Department   School of Medicine(Yachiyo Medical Center), School of Medicine
   Position   Assistant Professor
Article types Original article
Language English
Peer review Peer reviewed
Title Late Neo-Aortic Valve Regurgitation Long After Arterial Switch Operation.
Journal Formal name:The Annals of Thoracic Surgery
Abbreviation:Ann Thorac Surg
ISSN code:00034975/15526259
Domestic / ForeginForegin
Publisher Elsevier
Volume, Issue, Page 108(4),pp.1210-1216
Author and coauthor NAKAYAMA Yuki†*, SHINKAWA Takeshi, MATSUMURA Goki, HOUKI Ryogo, KOBAYASHI Kei, NIINAMI Hiroshi
Publication date 2019/10
Summary BACKGROUND:The purpose of this study is to assess risk factors of neo-aortic regurgitation (AR) after an arterial switch operation and outcomes of neo-aortic valve surgery.

METHODS:This is a retrospective study of 469 hospital survivors after arterial switch operation from 1982 to 2016. Preoperative diagnoses included 285 transpositions of the great arteries with intact septum, 140 transpositions with ventricular septal defect, and 44 double-outlet right ventricles. More than mild preoperative pulmonary regurgitation was found in 15 patients.
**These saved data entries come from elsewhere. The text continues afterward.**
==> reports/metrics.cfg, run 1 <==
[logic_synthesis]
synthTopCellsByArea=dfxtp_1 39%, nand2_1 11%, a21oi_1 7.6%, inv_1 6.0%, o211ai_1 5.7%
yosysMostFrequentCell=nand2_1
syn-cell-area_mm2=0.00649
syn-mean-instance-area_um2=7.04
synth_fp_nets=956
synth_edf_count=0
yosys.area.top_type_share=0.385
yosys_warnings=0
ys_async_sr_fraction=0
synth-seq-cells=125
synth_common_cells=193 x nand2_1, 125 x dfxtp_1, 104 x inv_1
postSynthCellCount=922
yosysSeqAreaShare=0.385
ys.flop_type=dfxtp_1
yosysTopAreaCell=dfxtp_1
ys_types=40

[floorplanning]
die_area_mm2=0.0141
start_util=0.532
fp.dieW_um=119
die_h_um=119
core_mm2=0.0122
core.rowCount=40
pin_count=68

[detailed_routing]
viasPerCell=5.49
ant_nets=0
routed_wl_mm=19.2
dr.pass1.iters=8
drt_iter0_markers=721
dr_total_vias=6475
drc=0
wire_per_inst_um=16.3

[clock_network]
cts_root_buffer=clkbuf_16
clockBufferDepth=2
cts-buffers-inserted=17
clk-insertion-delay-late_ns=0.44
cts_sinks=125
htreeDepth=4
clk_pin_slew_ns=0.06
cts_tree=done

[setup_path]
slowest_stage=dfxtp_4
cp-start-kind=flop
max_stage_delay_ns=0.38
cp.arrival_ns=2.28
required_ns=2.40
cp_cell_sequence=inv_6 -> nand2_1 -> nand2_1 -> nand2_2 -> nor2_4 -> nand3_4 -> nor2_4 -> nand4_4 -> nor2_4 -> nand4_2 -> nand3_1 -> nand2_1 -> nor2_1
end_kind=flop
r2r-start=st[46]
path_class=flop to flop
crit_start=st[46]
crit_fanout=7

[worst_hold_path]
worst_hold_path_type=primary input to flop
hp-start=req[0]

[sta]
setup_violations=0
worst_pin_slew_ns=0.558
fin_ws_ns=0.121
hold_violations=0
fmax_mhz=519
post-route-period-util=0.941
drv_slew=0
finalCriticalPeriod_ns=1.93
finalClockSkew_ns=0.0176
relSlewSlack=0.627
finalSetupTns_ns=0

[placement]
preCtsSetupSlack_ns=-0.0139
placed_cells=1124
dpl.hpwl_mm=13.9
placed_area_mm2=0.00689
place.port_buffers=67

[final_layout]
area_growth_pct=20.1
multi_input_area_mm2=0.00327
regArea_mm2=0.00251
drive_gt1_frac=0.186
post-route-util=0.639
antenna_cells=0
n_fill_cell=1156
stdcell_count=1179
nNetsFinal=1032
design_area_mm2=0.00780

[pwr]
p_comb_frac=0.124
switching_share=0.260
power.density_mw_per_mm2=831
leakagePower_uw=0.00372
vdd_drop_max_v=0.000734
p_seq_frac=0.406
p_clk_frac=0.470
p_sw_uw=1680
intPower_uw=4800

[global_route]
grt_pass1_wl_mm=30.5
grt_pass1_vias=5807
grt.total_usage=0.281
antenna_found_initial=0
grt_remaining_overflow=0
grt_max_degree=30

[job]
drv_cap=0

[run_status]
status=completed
Median age at the operation was 1.0 months (range, 0.1-81.5). Concomitant relief of left ventricular outflow tract obstruction was performed in 20 patients. Seventy-seven patients had more than mild neo-AR at hospital discharge.
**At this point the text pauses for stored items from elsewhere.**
===== config.mk =====
export PLATFORM = sky130hd
export DESIGN_NAME = cmc_mode_ctrl
export DESIGN_NICKNAME = d
export VERILOG_FILES = /design/src/cmc_pkg.sv /design/src/cmc_mode_ctrl.sv
export SDC_FILE = /design/constraint.sdc
export NUM_CORES = 1
export LEC_CHECK = 0
export BUFFER_PORTS_ARGS = -buffer_cell sky130_fd_sc_hd__buf_2
export CAP_MARGIN = 5
export CORE_MARGIN = 8
export CORE_UTILIZATION = 50
export DETAILED_ROUTE_END_ITERATION = 10
export PLACE_DENSITY = 0.81
export SLEW_MARGIN = 20
export SYNTH_ARGS = -nofsm -noshare
export SYNTH_HDL_FRONTEND = slang
export SYNTH_HIERARCHICAL = 1
export SYNTH_SLANG_ARGS = --single-unit

===== constraint.sdc =====
create_clock -name i_sys_clk -period 3.9 [get_ports i_sys_clk]
set_clock_uncertainty 0.05 [all_clocks]
set_input_delay 0.78 -clock i_sys_clk [delete_from_list [all_inputs] [get_ports i_sys_clk]]
set_output_delay 0.78 -clock i_sys_clk [all_outputs]
set_load 0.05 [all_outputs]

===== src/cmc_pkg.sv =====
package cmc_pkg;
    // operating states
    typedef enum logic [2:0] {
        CMC_SLEEP  = 3'b000,
        CMC_INIT   = 3'b001,
        CMC_SYNC   = 3'b010,
        CMC_NORMAL = 3'b011,
        CMC_WAKE   = 3'b100
    } cmc_state_t;

    // bus levels
    localparam logic       CMC_RECESSIVE = 1'b1;
    localparam logic       CMC_DOMINANT  = 1'b0;
    // recessive bits that make bus idle
    localparam logic [3:0] CMC_IDLE_BITS = 4'hB;
    localparam logic [3:0] CMC_CNT_ONE   = 4'h1;
    // identifier widths
    localparam int         CMC_ID_W      = 29;
    localparam int         CMC_STD_W     = 11;
    localparam int         CMC_EXT_PAD   = CMC_ID_W - CMC_STD_W;
    // receive message slots
    localparam logic [1:0] CMC_MSG_MAX   = 2'h3;
    localparam logic [1:0] CMC_MSG_ONE   = 2'h1;
    // paged window: 16-byte pages
    localparam int         CMC_OFFS_W    = 4;
    localparam int         CMC_PAGE_W    = 3;
    // receive data buffer
    localparam int         CMC_FIFO_W    = 8;
    localparam int         CMC_FIFO_D    = 8;
endpackage : cmc_pkg


===== src/cmc_mode_ctrl.sv =====
`timescale 1ns/100ps
`default_nettype none

module cmc_fifo #(
    parameter int W = 8,
    parameter int D = 8
) (
    // clock and reset
    input  wire logic         i_clk,
    input  wire logic         i_rstn,
    input  wire logic         i_ce,
    // fill side
    input  wire logic         i_valid,
    input  wire logic [W-1:0] i_data,
    output logic              o_ready,
    // drain side
    output logic              o_valid,
    output logic [W-1:0]      o_data,
    input  wire logic         i_ready
);
    localparam int AW = $clog2(D);
    localparam logic [AW:0] DEPTH = (AW+1)'(D);

    logic [W-1:0] mem_q [D];
    logic [AW-1:0] wr_q;
    logic [AW-1:0] rd_q;
    logic [AW:0]   cnt_q;
    logic [AW:0]   cnt_d;
    wire           push = i_ce && i_valid && o_ready;
    wire           pop  = i_ce && o_valid && i_ready;
    wire [AW-1:0]  wr_d = push ? AW'(wr_q + 1'b1) : wr_q;
    wire [AW-1:0]  rd_d = pop ? AW'(rd_q + 1'b1) : rd_q;
    // a push into the slot about to be shown goes straight out
    wire           bypass = push && (wr_q == rd_d);

    assign cnt_d   = cnt_q + (AW+1)'(push) - (AW+1)'(pop);

    always_ff @(posedge i_clk) begin
        if (push) begin
            mem_q[wr_q] <= i_data;
        end
    end

    always_ff @(posedge i_clk) begin
        if (!i_rstn) begin
            wr_q    <= '0;
            rd_q    <= '0;
            cnt_q   <= '0;
            o_ready <= 1'b1;
            o_valid <= 1'b0;
            o_data  <= '0;
        end else if (i_ce) begin
            wr_q    <= wr_d;
            rd_q    <= rd_d;
            cnt_q   <= cnt_d;
            o_ready <= (cnt_d != DEPTH);
            o_valid <= (cnt_d != '0);
            o_data  <= bypass ? i_data : mem_q[rd_d];
        end
    end
endmodule // cmc_fifo

module cmc_mode_ctrl
    import cmc_pkg::*;
(
    // clock, reset, enable
    input  wire logic                  i_sys_clk,
    input  wire logic                  i_rstn,
    input  wire logic                  i_clk_en,
    // control bits
    input  wire logic                  i_init_request,
    input  wire logic                  i_sleep_request,
    input  wire logic                  i_auto_wakeup_select,
    input  wire logic                  i_wakeup_irq_enable,
    input  wire logic                  i_silent_select,
    input  wire logic                  i_loopback_select,
    // status bits
    output logic                       o_init_acknowledge,
    output logic                       o_sleep_acknowledge,
    output logic                       o_normal_mode,
    output logic                       o_sleep_request_clr,
    output logic                       o_wakeup_irq,
    // bus pins
    input  wire logic                  i_bus_rx_pin,
    output logic                       o_bus_tx_pin,
    // protocol core side
    input  wire logic                  i_bit_tick,
    input  wire logic                  i_core_tx,
    output logic                       o_core_rx,
    output logic                       o_core_clk_en,
    output logic                       o_tx_allow,
    output logic                       o_ack_err_ignore,
    // transmit mailboxes
    input  wire logic [1:0]            i_tx_pending,
    input  wire logic [1:0]            i_tx_ext,
    input  wire logic [CMC_ID_W-1:0]   i_tx_id0,
    input  wire logic [CMC_ID_W-1:0]   i_tx_id1,
    output logic                       o_tx_sel,
    output logic                       o_tx_go,
    // receive message store
    input  wire logic                  i_msg_stored,
    input  wire logic                  i_msg_release,
    input  wire logic                  i_overrun_clr,
    output logic [1:0]                 o_msg_count,
    output logic                       o_msg_overrun,
    // receive data stream
    input  wire logic                  i_rx_valid,
    input  wire logic [CMC_FIFO_W-1:0] i_rx_data,
    output logic                       o_rx_ready,
    output logic                       o_rd_valid,
    output logic [CMC_FIFO_W-1:0]      o_rd_data,
    input  wire logic                  i_rd_ready,
    // paged window
    input  wire logic [CMC_PAGE_W-1:0] i_page_sel,
    input  wire logic [CMC_OFFS_W-1:0] i_win_offs,
    output logic [CMC_PAGE_W+CMC_OFFS_W-1:0] o_win_addr
);
    cmc_state_t state_q;
    cmc_state_t state_d;
    logic       rx_meta_q;
    logic       rx_sync_q;
    logic       rx_prev_q;
    logic [3:0] idle_cnt_q;
    logic       silent_q;
    logic       lbk_q;
    logic [1:0] msg_q;

    // receive level seen by the core path
    wire rx_eff = lbk_q ? i_core_tx :
                  (silent_q ? (rx_sync_q & i_core_tx) : rx_sync_q);
    wire syncing = (state_q == CMC_SYNC) || (state_q == CMC_WAKE);
    wire bus_idle = (idle_cnt_q == CMC_IDLE_BITS);
    wire activity = (state_q == CMC_SLEEP) &&
                    (rx_sync_q == CMC_DOMINANT);
    wire act_edge = activity && (rx_prev_q == CMC_RECESSIVE);
    wire auto_wake = activity && i_auto_wakeup_select;
    wire run_d = (state_d == CMC_NORMAL);
    wire tx_ok_d = run_d && !silent_q;
    wire awake = (state_q != CMC_SLEEP);

    // identifier keys: standard ids align with extended msbs
    wire [CMC_ID_W-1:0] key0 = i_tx_ext[0] ? i_tx_id0 :
        {i_tx_id0[CMC_STD_W-1:0], {CMC_EXT_PAD{1'b0}}};
    wire [CMC_ID_W-1:0] key1 = i_tx_ext[1] ? i_tx_id1 :
        {i_tx_id1[CMC_STD_W-1:0], {CMC_EXT_PAD{1'b0}}};
    wire pick1 = i_tx_pending[1] &&
                 (!i_tx_pending[0] || (key1 < key0));

    // message store counter next values
    wire msg_dec = i_msg_release && (msg_q != '0);
    wire msg_inc = i_msg_stored && (msg_q != CMC_MSG_MAX || msg_dec);
    wire msg_ovf = i_msg_stored && (msg_q == CMC_MSG_MAX) &&
                   !msg_dec;

    always_comb begin
        state_d = state_q;
        case (state_q)
            CMC_SLEEP: begin
                // init request ignored here
                if (!i_sleep_request || auto_wake) begin
                    state_d = CMC_WAKE;
                end
            end
            CMC_WAKE: begin
                // request bit still set while its clear is under way
                if (i_sleep_request && !o_sleep_request_clr) begin
                    state_d = CMC_SLEEP;
                end else if (bus_idle) begin
                    state_d = CMC_NORMAL;
                end
            end
            CMC_INIT: begin
                if (!i_init_request) begin
                    state_d = i_sleep_request ? CMC_SLEEP
                                              : CMC_SYNC;
                end
            end
            CMC_SYNC: begin
                if (i_init_request) begin
                    state_d = CMC_INIT;
                end else if (i_sleep_request) begin
                    state_d = CMC_SLEEP;
                end else if (bus_idle) begin
                    state_d = CMC_NORMAL;
                end
            end
            CMC_NORMAL: begin
                if (i_init_request) begin
                    state_d = CMC_INIT;
                end else if (i_sleep_request) begin
                    state_d = CMC_SLEEP;
                end
            end
            default: begin
                state_d = CMC_SLEEP;
            end
        endcase
    end

    always_ff @(posedge i_sys_clk) begin
        if (!i_rstn) begin
            state_q <= CMC_SLEEP;
        end else if (i_clk_en) begin
            state_q <= state_d;
        end
    end

    // two-stage receive pin synchroniser
    always_ff @(posedge i_sys_clk) begin
        if (!i_rstn) begin
            rx_meta_q <= CMC_RECESSIVE;
            rx_sync_q <= CMC_RECESSIVE;
            rx_prev_q <= CMC_RECESSIVE;
        end else if (i_clk_en) begin
            rx_meta_q <= i_bus_rx_pin;
            rx_sync_q <= rx_meta_q;
            rx_prev_q <= rx_sync_q;
        end
    end

    // consecutive recessive bit counter
    always_ff @(posedge i_sys_clk) begin
        if (!i_rstn) begin
            idle_cnt_q <= '0;
        end else if (i_clk_en) begin
            if (!syncing || state_d != state_q) begin
                idle_cnt_q <= '0;
            end else if (i_bit_tick && !bus_idle) begin
                idle_cnt_q <= (rx_eff == CMC_RECESSIVE) ?
                    idle_cnt_q + CMC_CNT_ONE : '0;
            end
        end
    end

    // test selection caught in init; other config untouched
    always_ff @(posedge i_sys_clk) begin
        if (!i_rstn) begin
            silent_q <= 1'b0;
            lbk_q    <= 1'b0;
        end else if (i_clk_en && state_q == CMC_INIT) begin
            silent_q <= i_silent_select;
            lbk_q    <= i_loopback_select;
        end
    end

    // mode status and pin outputs
    always_ff @(posedge i_sys_clk) begin
        if (!i_rstn) begin
            o_init_acknowledge  <= 1'b0;
            o_sleep_acknowledge <= 1'b1;
            o_normal_mode       <= 1'b0;
            o_sleep_request_clr <= 1'b0;
            o_wakeup_irq        <= 1'b0;
            o_bus_tx_pin        <= CMC_RECESSIVE;
            o_core_rx           <= CMC_RECESSIVE;
            o_core_clk_en       <= 1'b0;
            o_tx_allow          <= 1'b0;
            o_ack_err_ignore    <= 1'b0;
        end else if (i_clk_en) begin
            o_init_acknowledge  <= (state_d == CMC_INIT);
            o_sleep_acknowledge <= (state_d == CMC_SLEEP) ||
                                   (state_d == CMC_WAKE);
            o_normal_mode       <= run_d || (state_d == CMC_SYNC);
            o_sleep_request_clr <= auto_wake;
            o_wakeup_irq        <= act_edge &&
                                   i_wakeup_irq_enable;
            o_bus_tx_pin        <= tx_ok_d ? i_core_tx
                                           : CMC_RECESSIVE;
            o_core_rx           <= rx_eff;
            o_core_clk_en       <= (state_d != CMC_SLEEP);
            o_tx_allow          <= tx_ok_d;
            o_ack_err_ignore    <= lbk_q;
        end
    end

    // scheduler and window address
    always_ff @(posedge i_sys_clk) begin
        if (!i_rstn) begin
            o_tx_sel   <= 1'b0;
            o_tx_go    <= 1'b0;
            o_win_addr <= '0;
        end else if (i_clk_en) begin
            o_tx_sel   <= pick1;
            o_tx_go    <= tx_ok_d && (i_tx_pending != '0);
            o_win_addr <= {i_page_sel, i_win_offs};
        end
    end

    // message store status, frozen in sleep
    always_ff @(posedge i_sys_clk) begin
        if (!i_rstn) begin
            msg_q         <= '0;
            o_msg_overrun <= 1'b0;
        end else if (i_clk_en && awake) begin
            msg_q <= msg_q + (msg_inc ? CMC_MSG_ONE : '0)
                           - (msg_dec ? CMC_MSG_ONE : '0);
            o_msg_overrun <= msg_ovf ||
                             (o_msg_overrun && !i_overrun_clr);
        end
    end
    assign o_msg_count = msg_q;

    cmc_fifo #(
        .W (CMC_FIFO_W),
        .D (CMC_FIFO_D)
    ) u_rx_fifo (
        .i_clk   (i_sys_clk),
        .i_rstn  (i_rstn),
        .i_ce    (i_clk_en),
        .i_valid (i_rx_valid && awake),
        .i_data  (i_rx_data),
        .o_ready (o_rx_ready),
        .o_valid (o_rd_valid),
        .o_data  (o_rd_data),
        .i_ready (i_rd_ready)
    );
endmodule // cmc_mode_ctrl
`default_nettype wire


==> flow_metrics.tcl <==
set metrics [dict create \
    status "finished, final reports clean" \
    clock_latency_ns 0.41 \
    start_util 0.503 \
    met3_usage 0.0625 \
    seq_area_mm2 0.00300 \
    pre_cts_ws_ns 0.748 \
    path_clk_slew_ns 0.05 \
    setup_viol_count_final 0 \
    final.fill_count 1160 \
    tightestPinTransition_ns 0.728 \
    power.density_mw_per_mm2 405 \
    synth.distinct_cells 61 \
    gr-usage-met2 0.321 \
    clkPwrFrac 0.427 \
    clock-sinks 118 \
    synth_edf_count 64 \
    diodes 0 \
    syn_to_final_growth_pct 19.2 \
    ys_seq_area_frac 0.437 \
    cts_htree_levels 4 \
    dp_hpwl_mm 11.9 \
    min_period_over_period 0.757 \
    numCtsBuffers 17 \
    startpoint_type "flip-flop" \
    postCtsSetupRepairBufs 0 \
    grt_use_total 0.194 \
    worst-endpoint-arrival_ns 3.19 \
    core_area_mm2 0.0137 \
    seqPwrFrac 0.416 \
    switchingPower_uw 882 \
    netlist_instances 662 \
    grt-ovfl-total 0 \
    vdd_drop_max_mv 0.303 \
    async_reset_ff_frac 0 \
    root_buffer "clkbuf_16" \
    netSwitchingFraction 0.266 \
    gp_congestion 0.807 \
    path_class "flip-flop to flip-flop" \
    viasPerCell 5.74 \
    synth_area_mm2 0.00687 \
    internal-power_mw 2.43 \
    first_pass_iters 5 \
    ios 126 \
    ys.flop_type "edfxtp_1" \
    ys_warn_count 6 \
    first_global_vias 5804 \
    fin_setup_tns_ns 0 \
    clockBufferDepth 2 \
    layout.nets 913 \
    cp_max_fo 12 \
    critPathCaptureType "flip-flop" \
    synth.avg_cell_area_um2 10.4 \
    cts_tree "built" \
    cts_resized 0 \
    multi_input_area_mm2 0.00363 \
    grt_max_degree 52 \
    gr-usage-met1 0.233 \
    hold_path.class "flip-flop to flip-flop" \
    via_count 5598 \
    drt-initial-drc-count 425 \
    comb_power_share 0.157 \
    io_buffers 125 \
    slew_violations 0 \
    cp.required_ns 4.13 \
    grt_pass1_wl_mm 28.0 \
    timing.slew.headroom 0.514 \
    fp-row-count 43 \
    wire_per_inst_um 17.5 \
    max_freq_mhz 339 \
    wirelength_mm 17.1 \
    die_x_um 133 \
    die_area_mm2 0.0178 \
    drv_cap 0 \
    synth_nets 793 \
    cts_hold_buf 0 \
    drc 0 \
    drive_gt1_frac 0.258 \
    fin_cells 975 \
    final.setup.worst_slack_ns 0.948 \
    placedCellCount 943 \
    rsz0062_at_grt "no" \
    dieHeight_um 133 \
    holdPathStages 2 \
    ys_ff_latch 118 \
    period_needed_ns 2.95 \
    ff2ff_path_depth 12 \
    final_hold_viol_count 0 \
    leakagePower_nw 3.20 \
    final_antenna_net_count 0 \
    grt.busiest_layer "met2" \
    antenna_found_initial 0 \
]
## critical path, stage by stage (launching register included)
cell and delay [ns]:
dfxtp_1 0.43, or3_4 0.48, and2_1 0.21, nand3_2 0.18, ha_1 0.26, inv_1 0.05
ha_1 0.15, inv_1 0.05, fa_1 0.37, xnor2_1 0.16, nor3_1 0.21, nor2b_1 0.15
o21ai_1 0.06
## routing by layer
metal / up-vias / share of wire
li1: 2736 / -
met1: 2611 / 0.43
met2: 222 / 0.47
met3: 29 / 0.080
met4: 0 / 0.016
met5: - / 0
## path summary, 6_finish.rpt
kind	slack, ns	endpoint	startpoint
hold / removal	0.41	o_tx_go$_SDFFE_PN0P_	o_tx_go$_SDFFE_PN0P_
hold reg to reg	0.41	o_tx_go$_SDFFE_PN0P_	o_tx_go$_SDFFE_PN0P_
setup / recovery	0.95	u_rx_fifo/o_ready$_SDFFE_PN1P_	state_q[2]$_SDFFE_PN0P_
setup reg to reg	0.95	u_rx_fifo/o_ready$_SDFFE_PN1P_	state_q[2]$_SDFFE_PN0P_
## layout make-up
type	instances	area share
Clock buffer	22	0.0554
Clock inverter	10	0.0101
Inverter	10	0.00458
Multi-Input combinational cell	492	0.443
Sequential cell	118	0.367
Tap cell	180	0.0275
Timing Repair Buffer	143	0.0929
## flip-flops by register name (all words and copies together), names as in the netlist, 2 cells and up
| name | flops |
|---|---|
| o_msg_count | 2 |
| u_rx_fifo/rd_q | 3 |
| u_rx_fifo/cnt_q | 4 |
| state_q | 3 |
| u_rx_fifo/wr_q | 3 |
| u_rx_fifo/mem_q | 64 |
| idle_cnt_q | 4 |
| o_win_addr | 7 |
| u_rx_fifo/o_data | 8 |
## power groups by stage
stage / logic, mW / clock network, mW / registers [mW]
after global placement: 0.506 / 0 / 1.40
after CTS: 0.519 / 1.43 / 1.38
after global routing: 0.574 / 1.48 / 1.38
after detailed placement: 0.515 / 0 / 1.40
after floorplan: 0.300 / 0 / 1.47
final: 0.519 / 1.42 / 1.38
## per-stage QoR
stage,hold WS (ns),power (mW),area [µm²],utilization
after floorplan,0.391,1.77,6870,-
after global placement,0.394,1.91,7650,0.560
after detailed placement,0.405,1.92,7650,0.560
after CTS,0.416,3.33,8190,0.599
after global routing,0.447,3.44,8190,0.599
final,0.414,3.32,8190,0.599
## cells by family after synthesis
group / Yosys count / share of synthesized area
multiplexers: 72 / 0.109
flip-flops: 118 / 0.437
AO/OA/AOI/OAI: 173 / 0.173
adder cells (fa/ha/maj): 37 / 0.0685
XOR/XNOR: 16 / 0.0226
AND/OR/NAND/NOR: 194 / 0.154
buffers and inverters: 52 / 0.0364
## cells in the final DEF, fill, tap and decap left out, types with 17 or more instances in the layout
cell type	instances
a2111oi_0	18
nor2_1	35
clkbuf_16	17
edfxtp_1	64
nor2b_1	40
buf_4	18
nand2_1	48
o21ai_0	22
a21oi_1	65
mux2i_1	60
ha_1	35
dfxtp_1	53
a211oi_1	35
and2_1	26
buf_2	125
## synthesized netlist by cell type, types with 2 or more instances
master	n	area [µm²]
a2111oi_0	18	158
a211oi_1	35	263
a21oi_1	65	325
a221o_1	9	90.1
a31oi_1	2	12.5
and2_1	26	163
buf_1	2	7.51
buf_2	16	80.1
buf_4	5	37.5
buf_6	2	22.5
clkbuf_1	16	60.1
dfxtp_1	54	1080
edfxtp_1	64	1920
ha_1	36	450
inv_1	9	33.8
mux2_2	11	124
mux2i_1	60	601
nand2_1	48	180
nand2b_1	3	18.8
nand3_1	6	30.0
nand3_2	2	20.0
nand3b_1	3	22.5
nand4_1	8	50.1
nor2_1	35	131
nor2b_1	40	250
nor3_1	6	30.0
nor4_1	3	18.8
o211a_1	2	20.0
o211ai_1	3	22.5
o21ai_0	22	110
o21ai_1	3	15.0
o22ai_1	2	12.5
o31ai_4	2	42.5
or3_1	4	25.0
xnor2_1	10	87.6
xnor2_2	2	32.5
xor2_1	4	35.0
No activity file was read; power rests on OpenSTA's default activity.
RESULTS:More than moderate neo-AR was found in 41 patients (8.6%) at a median follow-up of 19.0 years (range, 0.1-35.2). Multivariate analysis identified more than mild preoperative pulmonary regurgitation, concomitant relief of left ventricular outflow tract obstruction, and more than mild neo-AR at hospital discharge as risk factors for late neo-AR. Seventeen patients (3.6%) underwent neo-aortic valve surgeries, including 11 aortic valve replacements, 3 aortic valve plasties, 2 Konno procedures, and 1 aortic root replacement, with median age at the neo-aortic valve surgery of 16.5 years (range, 6.2-27.3). There were 2 late deaths and 5 reoperations to the neo-aortic valve in 4 patients.

CONCLUSIONS:Concomitant relief of left ventricular outflow tract obstruction and preoperative more than mild pulmonary regurgitation increase the risk of neo-AR after the arterial switch operation. Reoperation for neo-AR can be done safely.